Entre los muchos personajes definidos por su sexualidad, el más importante es don Quijote. Como he propuesto en otra parte, su identidad es el resultado de haber huido de sus propios deseos eróticos inaceptables. [7] Es grato observar que este concepto del personaje, al principio tan chocante, se ha abierto camino en la crítica respetable, al menos en Estados Unidos. Ruth El Saffar, en un artículo reciente titulado «In Praise of What Is Left Unsaid» (‘en loor de lo que se deja de decir’), califica a don Quijote de «el héroe que simultáneamente busca y se escapa de las mujeres», y observa que el personaje «se siente espoleado por las exigencias inaguantables de sus impulsos eróticos, pero incapaz de reconocerlos por suyos». [8]

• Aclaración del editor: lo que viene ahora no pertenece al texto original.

This design comes from an exercise in tuning for small area and a short achievable clock period on the open sky130 flow, not from production work. No run shown here included a check of the RTL's function; only the layout flow was run. Power figures rest on the tool's default switching activity, not on a simulated workload.

==> flow/design.v, too long to show whole: its modules and the start of the top module <==
// module alu: 1085 lines
module alu # ( parameter WIDTH = 16, CMD_WIDTH = 4 ) (
	input clk, rst,
	input CE,
	input CIN,
	input mode,
	input [1:0] INP_INVALID,
	input [ CMD_WIDTH-1 :0] CMD,
	input [ WIDTH-1 :0] opa,
	input [ WIDTH-1 :0] opb,
	output reg ERR, OFLOW, g , l, e, cout,
	output reg [ 2 * WIDTH :0] RES
);
  // ...
==> flow/run.sh <==
#!/bin/bash
# synth_recipe.tcl (not shown) runs the flow's synth.tcl, then flattens the netlist and writes it again
# the make line also repeats each setting of config.mk as NAME=value (left out here)
make -C /OpenROAD-flow-scripts/flow DESIGN_CONFIG=/design/flow/config.mk WORK_HOME=/design/flow/orfs CLKGATE_MAP_FILE= SYNTH_SCRIPT=/design/flow/synth_recipe.tcl finish
==> flow/config.mk <==
export PLATFORM = sky130hd
export DESIGN_NAME = alu
export DESIGN_NICKNAME = alu
export VERILOG_FILES = /design/flow/design.v
export SDC_FILE = /design/flow/constraint.sdc
export NUM_CORES = 4
export LEC_CHECK = 0
export CAP_MARGIN = 20
export CORE_MARGIN = 2
export CORE_UTILIZATION = 40
export GPL_TIMING_DRIVEN = 0
export SLEW_MARGIN = 20
==> flow/constraint.sdc <==
create_clock -name core_clock -period 9.0 [get_ports {clk}]
set_input_delay 1.8000 -clock core_clock [delete_from_list [all_inputs] [get_ports {clk}]]
set_output_delay 1.8000 -clock core_clock [all_outputs]
set_load 0.01 [all_outputs]
==> impl_results.md, run 1 <==
- Largest family of logic cells by synthesized area: adder cells
- Die X: 195 um
- R2r setup slk: 7.87 ns
- Num sequential: 39
- Clk slew on worst S/H paths: 0.06 ns
- WP data required: 9.22 ns
- Final HPWL DP: 42.6 mm
- Clk tree area frac: 0.979%
- Dominant kind of cell: multi-input gates
- Leading post-synthesis cells by cell area: fa_1 32%, and2_1 8.5%, dfrtp_1 6.7%
- # H-tree levels: 2
- Max-slew violations: 0
- Syn_nets: 2077
- Cell area after synthesis: 0.0146 mm^2
- Seq pwr: 204 uW
- Root Driver: clkbuf_16
- DR iter-0 viols: 1276
- Worst EP arrival: 9.06 ns
- Clk buf depth: 2
- Total GRT Usage: 28.9%
- Met2 wire length: 24.1 mm
- Delay-heaviest family, CP: adder cells
- Compound-Gate Fraction of Synth Area: 13.3%
- CP max FO: 10
- Placed Area: 0.0159 mm^2
- Most utilized layer in the global route result: met2
- Overflow after GRT: 0
- Status: finished clean
- Commonest non-fill, non-tap cells in the layout: 239 x inv_1, 232 x fa_1, 199 x and2_1
- Hold path start: cout
- Most common cell after layout, fill and taps aside: inv_1
- Fin. Hold Viols: 0
- Worst Hold End: cout
- Die Ht: 195 um
- Fillers: 3580
- Crit path time final: 8.84 ns
- Global placer's final weighted congestion: 0.958
- Cells on Worst Hold Path: 2
- Pint: 1720 uW
- Post-CTS setup buffer count: 2
- Avg WL per Cell: 23.5 um
- Crit end category: flip-flop
- Post-Syn Area per Cell: 8.45 um^2
==> run 2: changes to the inputs <==
--- a/flow/design.v
+++ b/flow/design.v
@@ -50,38 +50,35 @@
     wire op_mul  = op_amul | op_smul;
     wire op_shq  = op_rol | op_ror | op_shla | op_shra;
     wire op_addt = op_add | op_sub | op_addc | op_subc | op_inca | op_deca |
                    op_incb | op_decb | op_sig;
     wire op_ext  = op_sub | op_subc | op_deca | op_decb | op_sig;
     wire op_lut  = op_and | op_nand | op_or | op_nor | op_xor | op_xnor | op_nota | op_notb;
     wire op_ok   = op_addt | op_cmp | op_mul | op_nop | op_lut | op_shq | op_shrb | op_shlb;
     wire op_err  = ~op_ok;
+    wire [15:0] dec = 16'd1 << b[3:0];
+    wire [15:0] dec_r = {dec[1], dec[2], dec[3], dec[4], dec[5], dec[6], dec[7], dec[8],
+                         dec[9], dec[10], dec[11], dec[12], dec[13], dec[14], dec[15], dec[0]};
     wire [15:0] m  = {a[15] & ~op_smul, a[14:0]};
-    wire [15:0] q  = b;
+    wire [15:0] q  = mode ? b : (CMD[0] ? dec_r : dec);
     wire [15:0] r1 = {16{op_amul}} & a;
     wire [15:0] r2 = {16{op_amul}} & b;
     wire cin = op_amul;
     wire sel_xb = op_incb | op_decb;
     wire eny = op_add | op_sub | op_addc | op_subc | op_cmp | op_sig;
     wire inv = op_sub | op_subc | op_cmp | op_subs | op_deca | op_decb;
     wire [15:0] x = sel_xb ? b : a;
     wire [15:0] y = ({16{eny}} & b) ^ {16{inv}};
     wire ci = op_sub | op_cmp | op_subs | op_inca | op_incb |
               (op_addc & CIN) | (op_subc & ~CIN);
     wire [16:0] s = {1'b0, x} + {1'b0, y} + {16'd0, ci};
     wire kinv = op_sub | op_subc | op_cmp | op_deca | op_decb | (op_sig & (x[15] ^ y[15]));
     wire hb = s[16] ^ kinv;
     wire z = ~|s[15:0];
-    wire [3:0] rk = b[3:0] ^ {4{op_ror}};
-    wire [15:0] rt0 = op_ror ? {a[14:0], a[15]} : a;        
-    wire [15:0] rt1 = rk[0] ? {rt0[14:0], rt0[15]}    : rt0;
-    wire [15:0] rt2 = rk[1] ? {rt1[13:0], rt1[15:14]} : rt1;
-    wire [15:0] rt3 = rk[2] ? {rt2[11:0], rt2[15:12]} : rt2;
-    wire [15:0] rot = rk[3] ? {rt3[7:0],  rt3[15:8]}  : rt3;
     wire [32:0] p;
   wire pp0_0 = q[0] & m[0];
   wire pp0_1 = q[0] & m[1];
   wire pp0_2 = q[0] & m[2];
   wire pp0_3 = q[0] & m[3];
   wire pp0_4 = q[0] & m[4];
   wire pp0_5 = q[0] & m[5];
   wire pp0_6 = q[0] & m[6];
@@ -1053,17 +1050,18 @@
     wire t11 = op_and  | op_or  | op_xnor;
     wire [15:0] lut;
     genvar gi;
     generate for (gi = 0; gi < 16; gi = gi + 1) begin : g_lut
         assign lut[gi] = a[gi] ? (b[gi] ? t11 : t10) : (b[gi] ? t01 : t00);
     end endgenerate
     wire sel_r  = op_rol | op_ror;
     wire [15:0] res_lo = ({16{op_amul}} & p[15:0]) | ({16{op_smul}} & {p[14:0], 1'b0}) |
-                         ({16{op_addt}} & s[15:0]) | ({16{sel_r}} & rot) | lut |
+                         ({16{op_addt}} & s[15:0]) | lut |
+                         ({16{sel_r}} & (p[15:0] | p[31:16])) |
                          ({16{op_shla}} & {a[14:0], 1'b0}) | ({16{op_shra}} & {1'b0, a[15:1]}) |
                          ({16{op_shlb}} & {b[14:0], 1'b0}) | ({16{op_shrb}} & {1'b0, b[15:1]});
     wire res_16 = (op_amul & p[16]) | (op_smul & p[15]) | (op_addt & hb);
     wire [15:0] res_hi = ({16{op_amul}} & p[32:17]) | ({16{op_smul}} & p[31:16]) |
                          {16{op_ext & hb}};
     wire [32:0] res_n = {res_hi, res_16, res_lo};
     wire op_fl   = op_cmp | op_sig;
     wire cout_n  = op_addt & hb;
==> impl_results.md, run 2 <==
- CTS buffer count: 5 (unchanged)
- Post-Syn Area per Cell: 8.30 um^2 (was 8.45 um^2)
- Cell taking the most area after synthesis: fa_1 (unchanged)
- Max-slew violations: 0 (unchanged)
- Most frequent cells after synthesis: 238 x inv_1, 233 x fa_1, 185 x nand2_1 (was 240 x inv_1, 233 x fa_1, 199 x and2_1)
- Core ar.: 0.0337 mm^2 (was 0.0357 mm^2)
- Slowest stage cell on the critical path: fa_2 (was clkdlybuf4s50_1)
- Finished Layout Cells: 2201 (was 2273)
- Count leader, synth: inv_1 (unchanged)
- Avg WL per Cell: 23.9 um (was 23.5 um)
- Hold slack: 0.482 ns (was 0.486 ns)
- Crit path time final: 8.83 ns (was 8.84 ns)
- Worst EP arrival: 9.00 ns (was 9.06 ns)
- Seq/Total Area, Yosys: 7.11% (was 6.70%)
- Net Sw Frac: 58.5% (was 60.0%)
- CP Launch Type: input pin (unchanged)
- Leakage power: 0.00720 uW (about the same)
- Slew HR: 28.3% (was 36.9%)
- Cells on Worst Hold Path: 1 (was 2)
- FF-to-FF End: RES[6] (was RES[32])
- Clk buf depth: 2 (unchanged)
- Met1 Usage GRT: 41.4% (was 39.1%)
- Die Ht: 189 um (was 195 um)
- Fillers: 3363 (was 3580)
- Worst-Margin Slew: 1.06 ns (was 0.947 ns)
- Clk latency of the worst-skew pair: 0.28 ns (was 0.31 ns)
- # setup viols final: 0 (unchanged)
- Cells after Synth: 1654 (was 1725)
- #FFs+latches synth: 39 (unchanged)
- Fmax: 0.113 GHz (about the same)
- CTS tree: built (unchanged)
- Placed cells: 2179 (was 2265)
- Fin. Hold Viols: 0 (unchanged)
- Share of cells above drive strength 1: 10.0% (was 7.06%)
- Final #Nets: 2104 (was 2164)
- Most common cell on crit path: fa_1 (unchanged)
- Via count: 12705 (was 13376)
- I/O pins: 82 (unchanged)
- Total GRT Usage: 29.7% (was 28.9%)
- Reg2Reg Depth: 2 (was 5)
- Global-route met3 utilization: 7.19% (was 5.69%)
- Most utilized layer in the global route result: met2 (unchanged)
- Clk slew on worst S/H paths: 0.06 ns (about the same)
- R2r startpoint: RES[6] (was RES[32])
- Hold/Removal Path Class: reg2reg (unchanged)
- Top-area cell type share of the netlist area: 34.0% (was 32.0%)
- Final HPWL DP: 42.6 mm (about the same)
- Cell area after synthesis: 0.0137 mm^2 (was 0.0146 mm^2)
- Antenna Nets Post-Route: 0 (unchanged)
- DR iter-0 viols: 1410 (was 1276)
- Crit path kind: in2reg (unchanged)
- Die X: 189 um (was 195 um)
- GR Layer Usage met2: 44.4% (was 45.6%)
- Die area: 0.0358 mm^2 (was 0.0380 mm^2)
- Maximum VDD drop: 0.000406 V (was 0.000455 V)
- Power per cell area: 236 mW/mm^2 (was 265 mW/mm^2)
- Synth Area in XOR/XNOR: 3.88% (was 3.67%)
- Max FFs per register: 33 (unchanged)
- Global placer's final weighted congestion: 1.00 (was 0.958)
- Leading post-synthesis cells by cell area: fa_1 34%, and2_1 8.3%, dfrtp_1 7.1% (was fa_1 32%, and2_1 8.5%, dfrtp_1 6.7%)
- Root Driver: clkbuf_16 (unchanged)
- CP Depth: 28 (was 20)
- Initial Util: 40.7% (was 40.8%)
- Post-CTS Hold Fix Bufs: 0 (unchanged)
- Largest Register: RES (unchanged)
- Pin count of the biggest net entering global routing: 33 (was 26)
- Simple-Gate Fraction of Synth Area: 21.3% (was 22.2%)
- Total power draw: 3780 uW (was 4310 uW)
- Port buffer count: 74 (was 78)
- CP max stage delay: 0.58 ns (was 0.61 ns)
- Ys flop type: dfrtp_1 (unchanged)
- Async S/R FF share, synth: 100% (unchanged)
- Routed vias/inst: 5.77 (was 5.88)
- Compound-Gate Fraction of Synth Area: 15.2% (was 13.3%)
- Syn_nets: 2006 (was 2077)
- WP data required: 9.18 ns (was 9.22 ns)
- Post-Synth Adder-Cell Area: 40.9% (was 38.5%)
- Most common cell after layout, fill and taps aside: inv_1 (unchanged)
- Synth Warn #: 1 (unchanged)
- Vias in the first global route: 12967 (was 13623)
- Seq pwr share: 5.4% (was 4.7%)
- CP max FO: 10 (unchanged)
- Pint: 1570 uW (was 1720 uW)
- Number of enable flip-flop cells after synthesis: 0 (unchanged)
- Drt first pass iters: 5 (was 11)
- Status: finished clean (unchanged)
- Mux cell area share after synthesis: 1.99% (was 6.05%)
- Initial antenna violation count: 2 (was 0)
- Row count: 67 (was 69)
- Util after Layout: 47.5% (was 45.4%)
- Final period util: 98.1% (was 98.2%)
- Worst path buffer plus inverter count: 8 (was 5)
- Setup Skew: 0 ns (unchanged)
- Overflow after GRT: 0 (unchanged)
- Area Growth Syn to Fin: 16.5% (was 11.4%)
- Delay-heaviest family, CP: adder cells (unchanged)
- Clock share of power: 4.7% (was 4.9%)
- Net Sw Power: 2210 uW (was 2580 uW)
- Drt drc: 0 (unchanged)
- First-pass GRT wire length: 79.2 mm (was 82.8 mm)
- R2r setup slk: 8.22 ns (was 7.87 ns)
- Commonest non-fill, non-tap cells in the layout: 236 x inv_1, 230 x fa_1, 183 x nand2_1 (was 239 x inv_1, 232 x fa_1, 199 x and2_1)
- Gate power share: 89.8% (was 90.3%)
- RSZ-0062 raised after global routing: false (unchanged)
- Hold path start: RES[5] (was cout)
- Post-synth cell types: 80 (was 93)
- Crit end category: flip-flop (unchanged)
- CTS Sinks: 39 (unchanged)
- Largest family of logic cells by synthesized area: adder cells (unchanged)
- Routed WL: 52.5 mm (was 53.5 mm)
- Crit path launch: opb[3] (was opa[5])
- Worst Hold End: RES[5] (was cout)
- MaxCap Viol Count: 0 (unchanged)
- # H-tree levels: 2 (unchanged)
==> run 2: worst reg2reg max path: cells and delay by family, from the launching register on <==
| family | cells | cell delay [ns] |
|---|---|---|
| AND/OR/NAND/NOR | 1 | 0.17 |
| AO/OA/AOI/OAI | 1 | 0.09 |
| flip-flops | 1 | 0.37 |
==> run 2: kinds of logic (layout without fill, tap and decap cells) <==
kind of cell	after synthesis	count (layout)
adder cells (fa/ha/maj)	309	309
AND/OR/NAND/NOR	567	567
AO/OA/AOI/OAI	305	305
other	0	1
multiplexers	25	25
XOR/XNOR	60	60
flip-flops	39	39
buffers and inverters	349	447
==> run 2: layout make-up <==
cell class	count	area [um^2]	share of cell area (%)
timing repair buffer	93	903	5.65
sequential	39	976	6.10
inverter	239	906	5.66
clock inverter	1	5.00	0.0313
buffer	108	558	3.49
antenna	1	2.50	0.0156
multi-input combinational	1266	11900	74.7
clock buffer	6	139	0.868
tap	448	561	3.51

A propósito de lo que se deja de decir, la historia no narrada de Marcela y el tío tutor que administra su hacienda me ha fascinado siempre. Lo más visible en este episodio es el miniseminario convocado por Cervantes sobre la teoría y práctica de la narración, el punto de vista narrativo y la relación entre historia y discurso: una lección de narratología. Todo lo que sabemos a propósito de Marcela, lo sabemos a través de una serie de narradores masculinos. Cada uno tiene un conocimiento fragmentario de los hechos, pero todos coinciden en hacer responsable a Marcela de la muerte de Grisóstomo, que no vacilan en calificar de asesinato. Al repartir el recuento de la historia entre varios narradores, Cervantes llama la atención sobre las cuestiones teóricas y prácticas que acabo de mencionar. ¿Quién cuenta esta historia? ¿Cuánto sabe? ¿En qué medida el discurso que produce viene determinado por su conocimiento limitado, su visión parcial, y sobre todo por sus actitudes y deseos, productos de su identidad sexual masculina?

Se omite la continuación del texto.